[TASK DETAILS]:
Word for word, please restate the lines from the beginning of the data through the line in which "core_utilization: 50" appears.

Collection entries
---------------
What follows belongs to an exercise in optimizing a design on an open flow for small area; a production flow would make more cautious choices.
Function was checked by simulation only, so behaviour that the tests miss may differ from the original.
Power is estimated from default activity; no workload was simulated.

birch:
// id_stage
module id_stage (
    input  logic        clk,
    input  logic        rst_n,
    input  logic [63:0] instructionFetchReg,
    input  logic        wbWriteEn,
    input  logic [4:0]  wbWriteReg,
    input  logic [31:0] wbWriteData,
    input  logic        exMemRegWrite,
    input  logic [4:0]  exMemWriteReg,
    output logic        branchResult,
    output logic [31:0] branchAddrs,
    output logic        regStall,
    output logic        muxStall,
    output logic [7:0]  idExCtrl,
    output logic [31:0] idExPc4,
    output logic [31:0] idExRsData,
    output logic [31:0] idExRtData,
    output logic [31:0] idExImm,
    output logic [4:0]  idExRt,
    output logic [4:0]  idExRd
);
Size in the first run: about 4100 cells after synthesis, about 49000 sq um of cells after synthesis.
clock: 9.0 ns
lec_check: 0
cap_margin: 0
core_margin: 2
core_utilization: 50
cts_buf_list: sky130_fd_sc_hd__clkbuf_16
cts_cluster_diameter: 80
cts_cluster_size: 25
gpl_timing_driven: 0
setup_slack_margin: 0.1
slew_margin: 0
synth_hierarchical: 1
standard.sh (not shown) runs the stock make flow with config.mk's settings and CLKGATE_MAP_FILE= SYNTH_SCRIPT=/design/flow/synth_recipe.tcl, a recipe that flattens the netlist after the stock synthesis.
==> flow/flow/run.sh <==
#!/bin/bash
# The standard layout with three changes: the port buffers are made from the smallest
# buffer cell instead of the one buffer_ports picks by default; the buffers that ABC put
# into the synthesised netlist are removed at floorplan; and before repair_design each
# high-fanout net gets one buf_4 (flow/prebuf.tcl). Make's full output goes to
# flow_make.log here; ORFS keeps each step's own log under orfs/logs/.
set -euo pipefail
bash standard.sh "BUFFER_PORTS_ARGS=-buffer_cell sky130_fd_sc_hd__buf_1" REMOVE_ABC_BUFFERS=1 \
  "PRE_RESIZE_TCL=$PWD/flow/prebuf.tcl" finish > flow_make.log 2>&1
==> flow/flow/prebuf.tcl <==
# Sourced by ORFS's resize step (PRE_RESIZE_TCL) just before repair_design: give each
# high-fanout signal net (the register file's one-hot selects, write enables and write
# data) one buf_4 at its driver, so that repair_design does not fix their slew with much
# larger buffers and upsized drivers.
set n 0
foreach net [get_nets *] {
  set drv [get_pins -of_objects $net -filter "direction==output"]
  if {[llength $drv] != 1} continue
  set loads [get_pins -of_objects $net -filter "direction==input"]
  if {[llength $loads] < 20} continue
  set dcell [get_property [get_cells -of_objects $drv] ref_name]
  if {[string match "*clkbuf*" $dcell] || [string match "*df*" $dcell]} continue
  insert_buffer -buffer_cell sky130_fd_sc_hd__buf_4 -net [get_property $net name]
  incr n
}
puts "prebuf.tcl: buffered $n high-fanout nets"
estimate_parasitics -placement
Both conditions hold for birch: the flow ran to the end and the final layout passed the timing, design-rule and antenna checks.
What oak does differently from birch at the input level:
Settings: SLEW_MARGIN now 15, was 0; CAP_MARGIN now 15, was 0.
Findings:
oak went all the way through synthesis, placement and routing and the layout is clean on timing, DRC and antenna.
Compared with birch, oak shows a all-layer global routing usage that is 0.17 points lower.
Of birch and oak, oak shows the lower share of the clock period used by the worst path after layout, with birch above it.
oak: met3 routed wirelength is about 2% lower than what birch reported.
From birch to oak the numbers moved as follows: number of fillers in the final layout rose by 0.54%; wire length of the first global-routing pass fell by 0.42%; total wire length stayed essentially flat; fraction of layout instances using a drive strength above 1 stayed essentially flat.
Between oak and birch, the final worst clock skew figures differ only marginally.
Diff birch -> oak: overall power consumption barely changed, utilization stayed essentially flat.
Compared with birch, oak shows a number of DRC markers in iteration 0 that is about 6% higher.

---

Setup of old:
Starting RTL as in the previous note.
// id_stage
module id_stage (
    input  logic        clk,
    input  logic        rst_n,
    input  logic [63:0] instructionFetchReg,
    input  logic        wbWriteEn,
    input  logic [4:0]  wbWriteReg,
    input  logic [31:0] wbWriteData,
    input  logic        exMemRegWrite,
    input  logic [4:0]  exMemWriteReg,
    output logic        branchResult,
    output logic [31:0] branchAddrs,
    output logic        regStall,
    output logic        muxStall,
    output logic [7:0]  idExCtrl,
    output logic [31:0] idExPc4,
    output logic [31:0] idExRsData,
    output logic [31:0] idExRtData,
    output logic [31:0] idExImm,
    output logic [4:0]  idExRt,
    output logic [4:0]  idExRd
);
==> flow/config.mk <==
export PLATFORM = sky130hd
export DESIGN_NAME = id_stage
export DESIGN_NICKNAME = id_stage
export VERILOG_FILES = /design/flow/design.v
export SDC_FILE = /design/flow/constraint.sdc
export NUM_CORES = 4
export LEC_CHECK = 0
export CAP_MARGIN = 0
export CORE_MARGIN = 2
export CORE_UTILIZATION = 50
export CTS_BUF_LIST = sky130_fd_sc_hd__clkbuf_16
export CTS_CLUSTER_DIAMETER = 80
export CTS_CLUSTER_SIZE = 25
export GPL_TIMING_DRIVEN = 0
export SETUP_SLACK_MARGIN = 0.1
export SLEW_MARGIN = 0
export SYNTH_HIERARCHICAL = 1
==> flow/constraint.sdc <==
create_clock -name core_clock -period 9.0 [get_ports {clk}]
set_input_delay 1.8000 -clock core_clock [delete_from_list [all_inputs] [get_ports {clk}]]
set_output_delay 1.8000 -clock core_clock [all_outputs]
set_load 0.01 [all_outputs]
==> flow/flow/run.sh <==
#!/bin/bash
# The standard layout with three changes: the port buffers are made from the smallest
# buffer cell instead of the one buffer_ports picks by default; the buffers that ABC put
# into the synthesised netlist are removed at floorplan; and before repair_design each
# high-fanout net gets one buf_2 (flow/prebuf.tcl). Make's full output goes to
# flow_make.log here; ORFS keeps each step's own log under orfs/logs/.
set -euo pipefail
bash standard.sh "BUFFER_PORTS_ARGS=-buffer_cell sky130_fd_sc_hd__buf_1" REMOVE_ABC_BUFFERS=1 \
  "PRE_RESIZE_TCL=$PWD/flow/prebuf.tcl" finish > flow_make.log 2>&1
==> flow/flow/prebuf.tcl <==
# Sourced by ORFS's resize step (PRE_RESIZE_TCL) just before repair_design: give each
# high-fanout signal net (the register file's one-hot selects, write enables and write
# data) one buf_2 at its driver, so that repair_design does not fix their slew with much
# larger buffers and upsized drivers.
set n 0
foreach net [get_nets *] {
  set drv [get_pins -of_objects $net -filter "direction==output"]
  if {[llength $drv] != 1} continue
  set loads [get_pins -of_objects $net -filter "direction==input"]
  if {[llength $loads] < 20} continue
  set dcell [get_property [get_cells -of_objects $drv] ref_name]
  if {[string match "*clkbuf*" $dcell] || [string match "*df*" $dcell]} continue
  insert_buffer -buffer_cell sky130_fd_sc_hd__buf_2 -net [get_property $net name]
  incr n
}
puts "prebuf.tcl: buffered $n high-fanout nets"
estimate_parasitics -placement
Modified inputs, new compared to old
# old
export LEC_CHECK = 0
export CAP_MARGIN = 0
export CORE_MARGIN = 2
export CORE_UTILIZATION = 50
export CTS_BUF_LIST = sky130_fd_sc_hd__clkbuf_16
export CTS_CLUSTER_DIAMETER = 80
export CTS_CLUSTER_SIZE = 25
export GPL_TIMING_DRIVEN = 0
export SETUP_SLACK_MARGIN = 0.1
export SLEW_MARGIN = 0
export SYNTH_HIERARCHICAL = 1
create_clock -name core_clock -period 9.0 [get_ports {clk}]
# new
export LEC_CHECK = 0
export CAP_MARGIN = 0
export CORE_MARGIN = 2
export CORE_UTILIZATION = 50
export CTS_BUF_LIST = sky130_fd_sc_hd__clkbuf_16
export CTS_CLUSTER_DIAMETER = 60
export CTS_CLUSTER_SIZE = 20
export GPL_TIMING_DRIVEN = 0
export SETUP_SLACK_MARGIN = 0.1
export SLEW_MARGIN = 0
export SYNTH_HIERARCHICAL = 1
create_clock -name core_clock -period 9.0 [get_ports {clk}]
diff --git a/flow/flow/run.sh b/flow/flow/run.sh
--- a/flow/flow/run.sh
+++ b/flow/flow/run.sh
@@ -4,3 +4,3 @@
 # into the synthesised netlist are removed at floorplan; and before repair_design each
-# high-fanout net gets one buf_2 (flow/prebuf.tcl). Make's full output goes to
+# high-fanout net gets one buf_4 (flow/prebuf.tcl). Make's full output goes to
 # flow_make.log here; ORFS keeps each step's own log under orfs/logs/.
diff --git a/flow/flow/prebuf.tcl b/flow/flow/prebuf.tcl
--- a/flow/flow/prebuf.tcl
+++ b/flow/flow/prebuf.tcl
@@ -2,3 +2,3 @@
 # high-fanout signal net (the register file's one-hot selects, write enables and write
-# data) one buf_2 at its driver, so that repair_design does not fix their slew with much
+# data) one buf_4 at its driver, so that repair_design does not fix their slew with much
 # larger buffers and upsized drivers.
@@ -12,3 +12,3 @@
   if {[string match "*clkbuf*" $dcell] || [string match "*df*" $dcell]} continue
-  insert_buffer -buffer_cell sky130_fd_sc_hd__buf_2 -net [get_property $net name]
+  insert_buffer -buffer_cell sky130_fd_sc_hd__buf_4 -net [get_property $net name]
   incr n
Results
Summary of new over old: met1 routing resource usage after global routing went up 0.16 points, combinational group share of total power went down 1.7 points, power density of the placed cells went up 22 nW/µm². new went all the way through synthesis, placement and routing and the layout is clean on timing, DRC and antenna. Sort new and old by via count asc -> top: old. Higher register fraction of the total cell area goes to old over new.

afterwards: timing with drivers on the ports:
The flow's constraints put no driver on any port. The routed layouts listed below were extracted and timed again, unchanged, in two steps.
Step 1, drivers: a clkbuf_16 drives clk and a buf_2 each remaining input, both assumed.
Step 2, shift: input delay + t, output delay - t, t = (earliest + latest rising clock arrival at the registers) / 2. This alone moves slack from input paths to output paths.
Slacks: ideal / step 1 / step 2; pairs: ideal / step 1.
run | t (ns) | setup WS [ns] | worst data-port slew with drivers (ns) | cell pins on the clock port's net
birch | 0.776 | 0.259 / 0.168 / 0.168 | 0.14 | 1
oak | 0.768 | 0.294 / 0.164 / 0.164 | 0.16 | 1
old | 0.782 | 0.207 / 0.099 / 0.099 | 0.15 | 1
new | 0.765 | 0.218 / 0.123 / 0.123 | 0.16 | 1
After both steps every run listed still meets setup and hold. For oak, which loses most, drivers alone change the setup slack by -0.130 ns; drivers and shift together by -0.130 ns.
---------------
[SOLUTION BELOW]:
What follows belongs to an exercise in optimizing a design on an open flow for small area; a production flow would make more cautious choices.
Function was checked by simulation only, so behaviour that the tests miss may differ from the original.
Power is estimated from default activity; no workload was simulated.

birch:
// id_stage
module id_stage (
    input  logic        clk,
    input  logic        rst_n,
    input  logic [63:0] instructionFetchReg,
    input  logic        wbWriteEn,
    input  logic [4:0]  wbWriteReg,
    input  logic [31:0] wbWriteData,
    input  logic        exMemRegWrite,
    input  logic [4:0]  exMemWriteReg,
    output logic        branchResult,
    output logic [31:0] branchAddrs,
    output logic        regStall,
    output logic        muxStall,
    output logic [7:0]  idExCtrl,
    output logic [31:0] idExPc4,
    output logic [31:0] idExRsData,
    output logic [31:0] idExRtData,
    output logic [31:0] idExImm,
    output logic [4:0]  idExRt,
    output logic [4:0]  idExRd
);
Size in the first run: about 4100 cells after synthesis, about 49000 sq um of cells after synthesis.
clock: 9.0 ns
lec_check: 0
cap_margin: 0
core_margin: 2
core_utilization: 50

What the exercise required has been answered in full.